Data Stage Developer
Confidential
Responsibilities:- Involved in the analysis phase for business analysis and requirements gathering.
- Coordinated with the team members to translate business requirements into Data Mart design.
- Created and loaded Data Warehouse tables such as dimensional, fact and aggregate tables using Ascential Data Stage.
- Worked on modifying the star schema dimensions to meet the current requirements. The granularity of the fact table was set to the most atomic level according to the requirements.
- Worked with parallel extender for heavy load of data transfer.
- Worked with Data Stage Administrator to create/ delete/ edit projects. Worked with DataStage Administrator to tune the memory setting for Read - Cache and Write - Cache
- Worked with Data Stage Administrator to unlock the jobs in case a jobs gets locked-up, and recreated the indexes of the project (Clean-Up)
- Involved in jobs and analyzed scope of application, and defined relationship within and between groups of data, and star schema.
Environment: Ascential Data Stage 6.0 (DS Designer, DS Director, DS Manager, and DS Administrator), Oracle 8i, DB2, flat files, PL/ SQL, Windows NT 4.0, UNIX (Korn Scripts), and SQL* Loader.
Oracle Developer
Confidential
Responsibilities:- Developed Oracle SQL, PL/SQL code based on requests raised by changes in business logic, norms and standards.
- Developed Unit, system and performance Test Plans.
- Performed Unit Testing and Quality Assurance activities on the codes developed by various team members.
- Designed custom performance reports for UK, China, and India using WebTrends tool from webserver logs for business and management.

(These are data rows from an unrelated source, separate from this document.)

File: src/rtl/mem_io_unit.sv
// rtl/mem_io_unit.sv - pipelined load/store plus FIFO-buffered byte I/O; MEM_IO_STAT_EN adds counters
module mem_io_unit
  import mem_io_pkg::*;
#(
  parameter int ADDR_W   = 17,
  parameter int TAG_W    = 6,
  parameter int MEM_LAT  = 2,
  parameter int IO_DEPTH = 4
) (
  input  logic              clk,
  input  logic              rst,
  input  logic [5:0]        ope,
  input  logic [31:0]       ds_val,
  input  logic [31:0]       dt_val,
  input  logic [TAG_W-1:0]  dd,
  input  logic [15:0]       imm,
  output logic              is_busy,
  output logic [TAG_W-1:0]  mem_addr,
  output logic [31:0]       mem_dd_val,
  output logic [TAG_W-1:0]  io_addr,
  output logic [31:0]       io_dd_val,
  output logic [ADDR_W-1:0] d_addr,
  output logic [31:0]       d_wdata,
  input  logic [31:0]       d_rdata,
  output logic              d_en,
  output logic              d_we,
  input  logic [7:0]        io_in_data,
  input  logic              io_in_vld,
  output logic              io_in_rdy,
  output logic [7:0]        io_out_data,
  output logic              io_out_vld,
  input  logic              io_out_rdy
`ifdef MEM_IO_STAT_EN
  ,
  output logic [31:0]       stat_loads,
  output logic [31:0]       stat_stores,
  output logic [31:0]       stat_io_stall
`endif
);

  localparam int CNT_W = $clog2(IO_DEPTH) + 1;

  logic              is_mem, is_io, is_ld, in_req, out_req, busy;
  logic [31:0]       addr_sum;
  logic              in_push, in_pop, in_full, in_empty;
  logic [7:0]        in_head;
  logic [CNT_W-1:0]  in_count, in_cnt_nxt;
  logic              out_push, out_pop, out_full, out_empty;
  logic [CNT_W-1:0]  out_count;

  logic [ADDR_W-1:0] d_addr_q, d_addr_d;
  logic [31:0]       d_wdata_q, d_wdata_d;
  logic              d_we_q, d_we_d;
  logic [TAG_W-1:0]  s1_tag_q, s1_tag_d;
  logic [TAG_W-1:0]  chain_q [MEM_LAT];
  logic [TAG_W-1:0]  chain_d [MEM_LAT];
  logic [TAG_W-1:0]  mem_addr_q, mem_addr_d;
  logic [31:0]       mem_dd_val_q, mem_dd_val_d;
  logic [TAG_W-1:0]  io_addr_q, io_addr_d;
  logic [31:0]       io_dd_val_q, io_dd_val_d;
  logic              io_in_rdy_q, io_in_rdy_d;

  logic              unused_ok;
  assign unused_ok = ^{ope[5:4], addr_sum[31:ADDR_W], out_count};

  // Opcode decode and the combinational stall decision
  always_comb begin
    is_mem   = (ope[2:0] == OPC_MEM);
    is_io    = (ope[2:0] == OPC_IO);
    is_ld    = ope[DIR_BIT];
    in_req   = is_io && is_ld;
    out_req  = is_io && !is_ld;
    busy     = (in_req && in_empty) || (out_req && out_full);
    addr_sum = ds_val + sext_imm(imm);
  end

  // FIFO handshakes; io_in_rdy is registered so it implies not-full
  always_comb begin
    in_push    = io_in_vld && io_in_rdy_q;
    in_pop     = in_req && !busy;
    out_push   = out_req && !busy;
    out_pop    = io_out_vld && io_out_rdy;
    in_cnt_nxt = in_count + CNT_W'(in_push) - CNT_W'(in_pop);
  end

  mem_io_fifo #(.WIDTH(8), .DEPTH(IO_DEPTH)) u_in_fifo (
    .clk       (clk),
    .rst       (rst),
    .push      (in_push),
    .push_data (io_in_data),
    .pop       (in_pop),
    .full      (in_full),
    .empty     (in_empty),
    .head      (in_head),
    .count     (in_count)
  );

  mem_io_fifo #(.WIDTH(8), .DEPTH(IO_DEPTH)) u_out_fifo (
    .clk       (clk),
    .rst       (rst),
    .push      (out_push),
    .push_data (ds_val[7:0]),
    .pop       (out_pop),
    .full      (out_full),
    .empty     (out_empty),
    .head      (io_out_data),
    .count     (out_count)
  );

  // Next state: RAM request stage, load tag chain, and both writeback ports
  always_comb begin
    d_addr_d  = d_addr_q;
    d_wdata_d = d_wdata_q;
    d_we_d    = 1'b0;
    s1_tag_d  = TAG_W'(TAG_NONE);
    if (is_mem) begin
      d_addr_d  = addr_sum[ADDR_W-1:0];
      d_wdata_d = dt_val;
      d_we_d    = !is_ld;
      if (is_ld) begin
        s1_tag_d = dd;
      end
    end
    chain_d[0] = s1_tag_q;
    for (int i = 1; i < MEM_LAT; i++) begin
      chain_d[i] = chain_q[i-1];
    end
    mem_addr_d   = chain_q[MEM_LAT-1];
    mem_dd_val_d = (chain_q[MEM_LAT-1] != TAG_W'(TAG_NONE)) ? d_rdata : 32'd0;
    io_addr_d    = TAG_W'(TAG_NONE);
    io_dd_val_d  = 32'd0;
    if (in_pop) begin
      io_addr_d   = dd;
      io_dd_val_d = {24'd0, in_head};
    end
    io_in_rdy_d = (in_cnt_nxt != CNT_W'(IO_DEPTH));
  end

  // Pipeline registers; reset discards any in-flight load tags
  always_ff @(posedge clk) begin
    if (rst) begin
      d_addr_q     <= '0;
      d_wdata_q    <= '0;
      d_we_q       <= 1'b0;
      s1_tag_q     <= '0;
      for (int i = 0; i < MEM_LAT; i++) begin
        chain_q[i] <= '0;
      end
      mem_addr_q   <= '0;
      mem_dd_val_q <= '0;
      io_addr_q    <= '0;
      io_dd_val_q  <= '0;
      io_in_rdy_q  <= 1'b0;
    end else begin
      d_addr_q     <= d_addr_d;
      d_wdata_q    <= d_wdata_d;
      d_we_q       <= d_we_d;
      s1_tag_q     <= s1_tag_d;
      chain_q      <= chain_d;
      mem_addr_q   <= mem_addr_d;
      mem_dd_val_q <= mem_dd_val_d;
      io_addr_q    <= io_addr_d;
      io_dd_val_q  <= io_dd_val_d;
      io_in_rdy_q  <= io_in_rdy_d;
    end
  end

  assign is_busy    = busy;
  assign mem_addr   = mem_addr_q;
  assign mem_dd_val = mem_dd_val_q;
  assign io_addr    = io_addr_q;
  assign io_dd_val  = io_dd_val_q;
  assign d_addr     = d_addr_q;
  assign d_wdata    = d_wdata_q;
  assign d_we       = d_we_q;
  assign d_en       = 1'b1;
  assign io_in_rdy  = io_in_rdy_q;
  assign io_out_vld = !out_empty;

`ifdef MEM_IO_STAT_EN
  logic [31:0] stat_loads_q, stat_loads_d;
  logic [31:0] stat_stores_q, stat_stores_d;
  logic [31:0] stat_io_stall_q, stat_io_stall_d;

  // Event counters wrap at 2^32
  always_comb begin
    stat_loads_d    = stat_loads_q + 32'(is_mem && is_ld);
    stat_stores_d   = stat_stores_q + 32'(is_mem && !is_ld);
    stat_io_stall_d = stat_io_stall_q + 32'(busy);
  end

  // Counter registers
  always_ff @(posedge clk) begin
    if (rst) begin
      stat_loads_q    <= '0;
      stat_stores_q   <= '0;
      stat_io_stall_q <= '0;
    end else begin
      stat_loads_q    <= stat_loads_d;
      stat_stores_q   <= stat_stores_d;
      stat_io_stall_q <= stat_io_stall_d;
    end
  end

  assign stat_loads    = stat_loads_q;
  assign stat_stores   = stat_stores_q;
  assign stat_io_stall = stat_io_stall_q;
`endif

endmodule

- As a part of the Infinity project, modified Oracle procedures for downloading data from Financial, and SQL Loader scripts for uploading into database.
- Prepared MIS reports for Infinity applications system regarding status of Change Requests coming from business or proactive changes initiated by the team.
- Also worked with Database Admin to create appropriate indexes for faster execution of jobs.
- Developed UNIX shell scripts to automate the Data Load processes to the target Data warehouse.